Modo Sobrevivencia: Candidatos y partidos cruzan alianzas para sobrevivir en la contienda electoral de 2025

A medida que se acerca la fecha límite para la inscripción de candidaturas en las elecciones generales del 17 de agosto, el escenario político boliviano se ve marcado por una intensa reconfiguración de alianzas. Diversos candidatos buscan plataformas que les permitan mantenerse vigentes, mientras al menos cinco partidos, que no participaron en los comicios de 2020, están obligados a hacerlo ahora para evitar la pérdida de su personería jurídica. Este fenómeno ha originado una suerte de “mercado” político donde las siglas se adaptan a los liderazgos antes que a sus propios principios ideológicos.

Entre los casos más visibles están los de Samuel Doria Medina y Jorge Tuto Quiroga, figuras recurrentes en las elecciones bolivianas que han transitado por distintas fuerzas políticas a lo largo de los años. Doria Medina, líder de Unidad Nacional (UN), volverá a la contienda tras la disolución de la alianza Juntos en 2020, mientras Quiroga reaparece como candidato de la alianza Libre, integrada por Demócratas y el Frente de Izquierda Revolucionaria. Ambos buscan no solo un nuevo intento presidencial, sino también sostener a los partidos que los respaldan.

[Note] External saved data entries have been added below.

--- src/rtl/alu_op_scheduler_if.sv ---
// Bus bundle for alu_op_scheduler: two command requesters, the ALU operand/enable
// side and the response port. master = scheduler, slave = its environment.
interface alu_op_scheduler_if #(
  parameter int WIDTH = 16
);
  logic             req0_valid;
  logic             req0_ready;
  logic [3:0]       req0_fun;
  logic [WIDTH-1:0] req0_a;
  logic [WIDTH-1:0] req0_b;

  logic             req1_valid;
  logic             req1_ready;
  logic [3:0]       req1_fun;
  logic [WIDTH-1:0] req1_a;
  logic [WIDTH-1:0] req1_b;

  logic [WIDTH-1:0] ALU_A;
  logic [WIDTH-1:0] ALU_B;
  logic [3:0]       ALU_FUN;
  logic             Arith_Enable;
  logic             Logic_Enable;
  logic             CMP_Enable;
  logic             Shift_Enable;
  logic [WIDTH-1:0] ALU_OUT;
  logic             ALU_flag;

  logic             rsp_valid;
  logic             rsp_ready;
  logic             rsp_id;
  logic [WIDTH-1:0] rsp_data;
  logic             rsp_err;

  modport master (
    input  req0_valid, req0_fun, req0_a, req0_b,
    input  req1_valid, req1_fun, req1_a, req1_b,
    input  ALU_OUT, ALU_flag, rsp_ready,
    output req0_ready, req1_ready,
    output ALU_A, ALU_B, ALU_FUN,
    output Arith_Enable, Logic_Enable, CMP_Enable, Shift_Enable,
    output rsp_valid, rsp_id, rsp_data, rsp_err
  );

  modport slave (
    output req0_valid, req0_fun, req0_a, req0_b,
    output req1_valid, req1_fun, req1_a, req1_b,
    output ALU_OUT, ALU_flag, rsp_ready,
    input  req0_ready, req1_ready,
    input  ALU_A, ALU_B, ALU_FUN,
    input  Arith_Enable, Logic_Enable, CMP_Enable, Shift_Enable,
    input  rsp_valid, rsp_id, rsp_data, rsp_err
  );
endinterface

--- src/rtl/alu_op_scheduler.sv ---
// Round-robin scheduler sharing one ALU between two requesters.
// Define SCHED_TIMEOUT_EN to add a WAIT-state timeout producing an error response.
module alu_op_scheduler #(
  parameter int WIDTH = 16
`ifdef SCHED_TIMEOUT_EN
  , parameter int TIMEOUT = 4
`endif
) (
  input  logic                  i_clk,
  input  logic                  i_rst,
  alu_op_scheduler_if.master    bus
);

  typedef enum logic [1:0] {IDLE, ISSUE, WAIT, RESP} state_t;

  state_t           r_state;
  state_t           w_nextState;
  logic             r_ptr;
  logic [3:0]       r_fun;
  logic [WIDTH-1:0] r_a;
  logic [WIDTH-1:0] r_b;
  logic             r_id;
  logic [WIDTH-1:0] r_rspData;
  logic             w_anyValid;
  logic             w_grantId;
  logic             w_accept;
  logic             w_timeout;

  // Pointer names the preferred requester; the other wins only when the preferred is idle.
  assign w_anyValid = bus.req0_valid | bus.req1_valid;
  assign w_grantId  = r_ptr ? bus.req1_valid : ~bus.req0_valid;
  assign w_accept   = (r_state == IDLE) & w_anyValid;

`ifdef SCHED_TIMEOUT_EN
  localparam int CW = $clog2(TIMEOUT + 1);
  logic [CW-1:0] r_waitCnt;
  logic          r_rspErr;

  assign w_timeout = (r_state == WAIT) & ~bus.ALU_flag & (r_waitCnt == CW'(TIMEOUT - 1));

  always_ff @(posedge i_clk) begin
    if (i_rst || r_state != WAIT) begin
      r_waitCnt <= '0;
    end else if (!bus.ALU_flag) begin
      r_waitCnt <= r_waitCnt + CW'(1);
    end
  end

  always_ff @(posedge i_clk) begin
    if (i_rst) begin
      r_rspErr <= 1'b0;
    end else if (r_state == WAIT) begin
      if (bus.ALU_flag) begin
        r_rspErr <= 1'b0;
      end else if (w_timeout) begin
        r_rspErr <= 1'b1;
      end
    end
  end

  assign bus.rsp_err = r_rspErr;
`else
  assign w_timeout   = 1'b0;
  assign bus.rsp_err = 1'b0;
`endif

  always_ff @(posedge i_clk) begin
    if (i_rst) begin
      r_state <= IDLE;
    end else begin
      r_state <= w_nextState;
    end
  end

  always_comb begin
    w_nextState = r_state;
    unique case (r_state)
      IDLE:    if (w_anyValid) w_nextState = ISSUE;
      ISSUE:   w_nextState = WAIT;
      WAIT:    if (bus.ALU_flag || w_timeout) w_nextState = RESP;
      RESP:    if (bus.rsp_ready) w_nextState = IDLE;
      default: w_nextState = IDLE;
    endcase
  end

  // Command latch, pointer update and result capture.
  always_ff @(posedge i_clk) begin
    if (i_rst) begin
      r_ptr     <= 1'b0;
      r_fun     <= '0;
      r_a       <= '0;
      r_b       <= '0;
      r_id      <= 1'b0;
      r_rspData <= '0;
    end else begin
      if (w_accept) begin
        r_fun <= w_grantId ? bus.req1_fun : bus.req0_fun;
        r_a   <= w_grantId ? bus.req1_a   : bus.req0_a;
        r_b   <= w_grantId ? bus.req1_b   : bus.req0_b;
        r_id  <= w_grantId;
        r_ptr <= ~w_grantId;
      end
      if (r_state == WAIT) begin
        if (bus.ALU_flag) begin
          r_rspData <= bus.ALU_OUT;
        end else if (w_timeout) begin
          r_rspData <= '0;
        end
      end
    end
  end

  always_comb begin
    bus.req0_ready   = w_accept & ~w_grantId;
    bus.req1_ready   = w_accept &  w_grantId;
    bus.Arith_Enable = (r_state == ISSUE) & (r_fun[3:2] == 2'b00);
    bus.Logic_Enable = (r_state == ISSUE) & (r_fun[3:2] == 2'b01);
    bus.CMP_Enable   = (r_state == ISSUE) & (r_fun[3:2] == 2'b10);
    bus.Shift_Enable = (r_state == ISSUE) & (r_fun[3:2] == 2'b11);
    bus.rsp_valid    = (r_state == RESP);
  end

  assign bus.ALU_A    = r_a;
  assign bus.ALU_B    = r_b;
  assign bus.ALU_FUN  = r_fun;
  assign bus.rsp_id   = r_id;
  assign bus.rsp_data = r_rspData;

endmodule

--- src/flat_wrapper.sv ---
// flat-port wrapper written by rule: the top's interface ports become plain ports
module alu_op_scheduler_flat 
#(
  parameter int WIDTH = 16

)
  (i_clk, i_rst, bus_req0_valid, bus_req0_fun, bus_req0_a, bus_req0_b, bus_req1_valid, bus_req1_fun, bus_req1_a, bus_req1_b, bus_ALU_OUT, bus_ALU_flag, bus_rsp_ready, bus_req0_ready, bus_req1_ready, bus_ALU_A, bus_ALU_B, bus_ALU_FUN, bus_Arith_Enable, bus_Logic_Enable, bus_CMP_Enable, bus_Shift_Enable, bus_rsp_valid, bus_rsp_id, bus_rsp_data, bus_rsp_err);
  alu_op_scheduler_if #(.WIDTH(WIDTH)) bus_i ();
  input  logic i_clk;
  input  logic i_rst;
  input wire logic [$bits(bus_i.req0_valid)-1:0] bus_req0_valid;
  input wire logic [$bits(bus_i.req0_fun)-1:0] bus_req0_fun;
  input wire logic [$bits(bus_i.req0_a)-1:0] bus_req0_a;
  input wire logic [$bits(bus_i.req0_b)-1:0] bus_req0_b;
  input wire logic [$bits(bus_i.req1_valid)-1:0] bus_req1_valid;
  input wire logic [$bits(bus_i.req1_fun)-1:0] bus_req1_fun;
  input wire logic [$bits(bus_i.req1_a)-1:0] bus_req1_a;
  input wire logic [$bits(bus_i.req1_b)-1:0] bus_req1_b;
  input wire logic [$bits(bus_i.ALU_OUT)-1:0] bus_ALU_OUT;
  input wire logic [$bits(bus_i.ALU_flag)-1:0] bus_ALU_flag;
  input wire logic [$bits(bus_i.rsp_ready)-1:0] bus_rsp_ready;
  output wire logic [$bits(bus_i.req0_ready)-1:0] bus_req0_ready;
  output wire logic [$bits(bus_i.req1_ready)-1:0] bus_req1_ready;
  output wire logic [$bits(bus_i.ALU_A)-1:0] bus_ALU_A;
  output wire logic [$bits(bus_i.ALU_B)-1:0] bus_ALU_B;
  output wire logic [$bits(bus_i.ALU_FUN)-1:0] bus_ALU_FUN;
  output wire logic [$bits(bus_i.Arith_Enable)-1:0] bus_Arith_Enable;
  output wire logic [$bits(bus_i.Logic_Enable)-1:0] bus_Logic_Enable;
  output wire logic [$bits(bus_i.CMP_Enable)-1:0] bus_CMP_Enable;
  output wire logic [$bits(bus_i.Shift_Enable)-1:0] bus_Shift_Enable;
  output wire logic [$bits(bus_i.rsp_valid)-1:0] bus_rsp_valid;
  output wire logic [$bits(bus_i.rsp_id)-1:0] bus_rsp_id;
  output wire logic [$bits(bus_i.rsp_data)-1:0] bus_rsp_data;
  output wire logic [$bits(bus_i.rsp_err)-1:0] bus_rsp_err;
  assign bus_i.req0_valid = bus_req0_valid;
  assign bus_i.req0_fun = bus_req0_fun;
  assign bus_i.req0_a = bus_req0_a;
  assign bus_i.req0_b = bus_req0_b;
  assign bus_i.req1_valid = bus_req1_valid;
  assign bus_i.req1_fun = bus_req1_fun;
  assign bus_i.req1_a = bus_req1_a;
  assign bus_i.req1_b = bus_req1_b;
  assign bus_i.ALU_OUT = bus_ALU_OUT;
  assign bus_i.ALU_flag = bus_ALU_flag;
  assign bus_i.rsp_ready = bus_rsp_ready;
  assign bus_req0_ready = bus_i.req0_ready;
  assign bus_req1_ready = bus_i.req1_ready;
  assign bus_ALU_A = bus_i.ALU_A;
  assign bus_ALU_B = bus_i.ALU_B;
  assign bus_ALU_FUN = bus_i.ALU_FUN;
  assign bus_Arith_Enable = bus_i.Arith_Enable;
  assign bus_Logic_Enable = bus_i.Logic_Enable;
  assign bus_CMP_Enable = bus_i.CMP_Enable;
  assign bus_Shift_Enable = bus_i.Shift_Enable;
  assign bus_rsp_valid = bus_i.rsp_valid;
  assign bus_rsp_id = bus_i.rsp_id;
  assign bus_rsp_data = bus_i.rsp_data;
  assign bus_rsp_err = bus_i.rsp_err;
  alu_op_scheduler #(.WIDTH(WIDTH)) u_core (.i_clk(i_clk), .i_rst(i_rst), .bus(bus_i));
endmodule
--- config.mk ---
export PLATFORM = sky130hd
export DESIGN_NAME = alu_op_scheduler_flat
export DESIGN_NICKNAME = d
export VERILOG_FILES = /design/src/rtl/alu_op_scheduler_if.sv /design/src/rtl/alu_op_scheduler.sv /design/src/flat_wrapper.sv
export SDC_FILE = /design/constraint.sdc
export NUM_CORES = 1
export LEC_CHECK = 0
export CAP_MARGIN = 20
export CELL_PAD_IN_SITES_DETAIL_PLACEMENT = 1
export CELL_PAD_IN_SITES_GLOBAL_PLACEMENT = 2
export CORE_AREA = 8 8 122 124
export CTS_CLUSTER_SIZE = 20
export DETAILED_ROUTE_END_ITERATION = 8
export DIE_AREA = 0 0 130 132
export GPL_ROUTABILITY_DRIVEN = 0
export GPL_TIMING_DRIVEN = 0
export PLACE_DENSITY_LB_ADDON = 0.1
export SLEW_MARGIN = 10
export SYNTH_ARGS = -nofsm -noshare
export SYNTH_HDL_FRONTEND = slang
export SYNTH_SLANG_ARGS = --single-unit
--- constraint.sdc ---
create_clock -name i_clk -period 2.4 [get_ports i_clk]
set_clock_uncertainty 0.05 [all_clocks]
set_input_delay 0.24 -clock i_clk [delete_from_list [all_inputs] [get_ports i_clk]]
set_output_delay 0.24 -clock i_clk [all_outputs]
set_load 0.05 [all_outputs]
==> flow_metrics.env <==
export IMPL_grt_max_degree=19
export IMPL_dp_cells=647
export IMPL_dp_slack_ps=-204
export IMPL_netlist_instances=318
export IMPL_cp_startpoint="u_core.r_state[1]$_SDFFE_PP0P_"
export IMPL_setup_viol=0
export IMPL_instances_no_fill=655
export IMPL_pwr_share_clk_pct=15.9
export IMPL_die_h_um=132
export IMPL_cts_max_level=2
export IMPL_vias_per_cell=4.48
export IMPL_wire_per_inst_um=17.9
export IMPL_fin_crit_sh_pct=96.1
export IMPL_hold_path_class="flop to flop"
export IMPL_worst_slew_pin_slew_ps=561
export IMPL_outcome="completed"
export IMPL_rrSetupSlack_ps=610
export IMPL_placement_cell_area_sq_mm=0.00428
export IMPL_internal_power_mw=2.51
export IMPL_via_count=2932
export IMPL_cp_arrival_ps=2020
export IMPL_drtPass1Iterations=4
export IMPL_grt_overflow=0
export IMPL_clkSlewWorstSetupHoldPaths_ps=80
export IMPL_yosysWarnings=0
export IMPL_cts_hold_buf=0
export IMPL_leakage_nw=1.64
export IMPL_r2r_cells=6
export IMPL_max_slew_margin_pct=62.5
export IMPL_drv_slew=0
export IMPL_chipWidth_um=130
export IMPL_start_util_pct=19.5
export IMPL_ys_flop_type="dfxtp_1"
export IMPL_cts_buffers=5
export IMPL_antenna_diode_count=0
export IMPL_crit_type="flop to primary output"
export IMPL_cts_root_buf="clkbuf_16"
export IMPL_tritoncts="built"
export IMPL_syn_avg_cell_area_sq_um=7.95
export IMPL_total_power_mw=4.82
export IMPL_grt_util_all_layers_pct=13.7
export IMPL_antenna_left=0
export IMPL_io_pins=155
export IMPL_grt_pass1_wl_um=18200
export IMPL_grt_pass1_vias=3162
export IMPL_synth_edff_count=0
export IMPL_r2r_end="u_core.bus.rsp_data[12]$_SDFFE_PP0P_"
export IMPL_async_flop_share_pct=0
export IMPL_fmax_mhz=434
export IMPL_critPathLaunchType="flop"
export IMPL_syn_to_final_growth_pct=75.2
export IMPL_period_needed_ps=2310
export IMPL_cp_max_fo=4
export IMPL_yosysUniqueCellTypes=29
export IMPL_post_cts_buffers=0
export IMPL_synth_seq_area_share_pct=44.4
export IMPL_synth_net_count=417
export IMPL_dp_hpwl_um=8830
export IMPL_p_per_area_mw_per_mm2=1090
export IMPL_rows=42
export IMPL_grt_antenna_before_repair=0
export IMPL_critPathCaptureType="primary output"
export IMPL_rsz0062_at_grt="false"
export IMPL_fin_area_sq_mm=0.00443
export IMPL_whs_ps=407
export IMPL_worst_slack_ps=93.7
export IMPL_crit_path_end="bus_Shift_Enable"
export IMPL_drcViolationCount=0
export IMPL_critical_path_required_ps=2110
export IMPL_wl_um=11700
export IMPL_p_comb_share_pct=56.1
export IMPL_core_sq_mm=0.0130
export IMPL_p_sw_share_pct=47.9
export IMPL_clock_path_buffers=2
export IMPL_fin_tns_setup_ps=0
export IMPL_sequentialPowerShare_pct=28.0
export IMPL_drive_gt1_share_pct=7.93
export IMPL_rr_startpoint="u_core.r_state[0]$_SDFFE_PP0P_"
export IMPL_fin_nets=577
export IMPL_syn_area_sq_mm=0.00253
export IMPL_drt_iter0_drc=136
export IMPL_die_area_sq_mm=0.0172
export IMPL_cts_sinks=56
export IMPL_hold_violations=0
export IMPL_drv_cap=0
export IMPL_peakVddDrop_v=0.000354
export IMPL_synth_seq_cells=56
export IMPL_port_buffers=153
export IMPL_final_util_pct=34.1
export IMPL_power_switching_mw=2.31
export IMPL_clk_latency_ps=300
[routing by layer]
layer | routed length (um) | GRT usage (%) | vias to the layer above
met2 | 5570 | 22.6 | 81
met3 | 848 | 4.65 | 8
li1 | - | - | 1464
met5 | 0 | 0 | -
met4 | 128 | 3.87 | 0
met1 | 5150 | 16.5 | 1379
[cells in the final DEF, fill, tap and decap left out, drive strengths merged]
cell,count
and2,2
nor2,4
a21oi,19
buf,27
a31oi,37
ha,5
dlymetal6s2s,3
o21a,1
clkinv,1
nand2b,2
nor3b,1
inv,4
and3b,1
nand3,37
clkbuf,11
conb,1
a311oi,1
clkdlybuf4s50,148
or2,1
o21ai,74
dfxtp,56
nand2,36
clkinvlp,2
or3b,1
a31o,1
nand4,1
dlygate4sd2,1
and3,1
[power by group through the flow]
| stage | combinational, mW | clock (mW) | sequential, mW |
|---|---|---|---|
| final | 2.71 | 0.767 | 1.35 |
| after global placement | 2.75 | 0 | 1.36 |
| after CTS | 2.76 | 0.809 | 1.35 |
| after floorplan | 0.890 | 0 | 2.20 |
| after global routing | 2.89 | 0.846 | 1.39 |
| after detailed placement | 2.76 | 0 | 1.37 |
[logic make-up after synthesis]
logic type,count (synthesis),share of synthesized area (%)
AO/OA/AOI/OAI,133,28.7
adder cells (fa/ha/maj),5,2.48
buffers and inverters,36,8.12
flip-flops,56,44.4
other,1,0.148
AND/OR/NAND/NOR,87,16.2
[layout make-up]
type / count / area [sq um]
fillers: 1560 / 8550
repair buffers: 153 / 1530
multi-input cells: 226 / 1200
flip-flops and latches: 56 / 1120
well taps: 176 / 220
plain buffers: 32 / 190
clock buffers: 5 / 125
clock inverters: 3 / 23.8
inverters: 4 / 15.0
[cells in the mapped netlist (2+ instances only)]
cell type / count / area [sq um]
a21oi_1: 18 / 90.1
a31oi_1: 37 / 231
and2_1: 2 / 12.5
buf_2: 14 / 70.1
buf_4: 10 / 75.1
buf_6: 2 / 22.5
clkbuf_1: 5 / 18.8
dfxtp_1: 56 / 1120
ha_1: 5 / 62.6
inv_1: 4 / 15.0
nand2_1: 36 / 135
nand2b_1: 2 / 12.5
nand3_1: 37 / 185
nor2_1: 3 / 11.3
o21ai_0: 14 / 70.1
o21ai_1: 60 / 300
[critical path, cell delays in order, from the launching register on]
cell and delay, ps:
dfxtp_1 330, inv_1 140, ha_1 270, and3_1 180, clkdlybuf4s50_1 800
[worst min path at each step]
stage | from | to | slack (ps) | depth (start not counted)
global placement | u_core.bus.rsp_data[3]$_SDFFE_PP0P_ | u_core.bus.rsp_data[3]$_SDFFE_PP0P_ | 390 | 2
finish | u_core.bus.rsp_data[7]$_SDFFE_PP0P_ | u_core.bus.rsp_data[7]$_SDFFE_PP0P_ | 410 | 2
CTS | u_core.bus.rsp_data[7]$_SDFFE_PP0P_ | u_core.bus.rsp_data[7]$_SDFFE_PP0P_ | 410 | 2
detailed placement | u_core.bus.rsp_data[7]$_SDFFE_PP0P_ | u_core.bus.rsp_data[7]$_SDFFE_PP0P_ | 400 | 2
floorplan | bus_ALU_OUT[0] | u_core.bus.rsp_data[0]$_SDFFE_PP0P_ | 330 | 2
global route | bus_ALU_OUT[14] | u_core.bus.rsp_data[14]$_SDFFE_PP0P_ | 430 | 3
[sequential cells by signal (all words and copies together) (netlist names)]
signal	flops
u_core.bus.rsp_data	16
u_core.bus.ALU_B	16
u_core.bus.rsp_id	1
u_core.r_ptr	1
u_core.r_state	2
u_core.bus.ALU_A	16
u_core.bus.ALU_FUN	4
[repair_timing]
item	in CTS	in global routing
resized for setup	3	4
cloned	0	0
setup endpoints to repair	2	4
(Power assumes the default switching activity.)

La urgencia por participar no solo responde al imperativo legal, sino a la necesidad de superar el umbral del 3% de votación exigido por el Tribunal Supremo Electoral (TSE) para mantener la personería jurídica. Partidos históricos como el MNR y ADN enfrentan el reto doble de volver a presentarse tras su ausencia en 2020 y alcanzar ese mínimo de respaldo popular, bajo amenaza de desaparecer del mapa político formal.

A esta dinámica se suman candidatos sin partido propio, como Chi Hyun Chung, que ahora se alía con el MNR, o Manfred Reyes Villa, quien creó su propia agrupación, APB-Súmate. Otros, como Evo Morales, aún no logran consolidar una sigla tras ser desplazado del MAS, y nuevos aspirantes como Jaime Dunn o Rodrigo Paz navegan entre alianzas fragmentadas. Todo esto ocurre en medio de una alta incertidumbre, con analistas como Paul Coca y Marcelo Arequipa señalando que los próximos días estarán marcados por cambios de último minuto y sorpresas en las candidaturas.

El periodo para el registro oficial de candidaturas estará abierto del 14 al 19 de mayo, y los expertos advierten que en ese breve lapso se redefinirá gran parte del panorama electoral. La personalización de la política, donde los liderazgos se imponen a las estructuras partidarias, ha generado una inusual volatilidad en las alianzas, que pone a prueba la coherencia ideológica y la fortaleza institucional de los partidos tradicionales.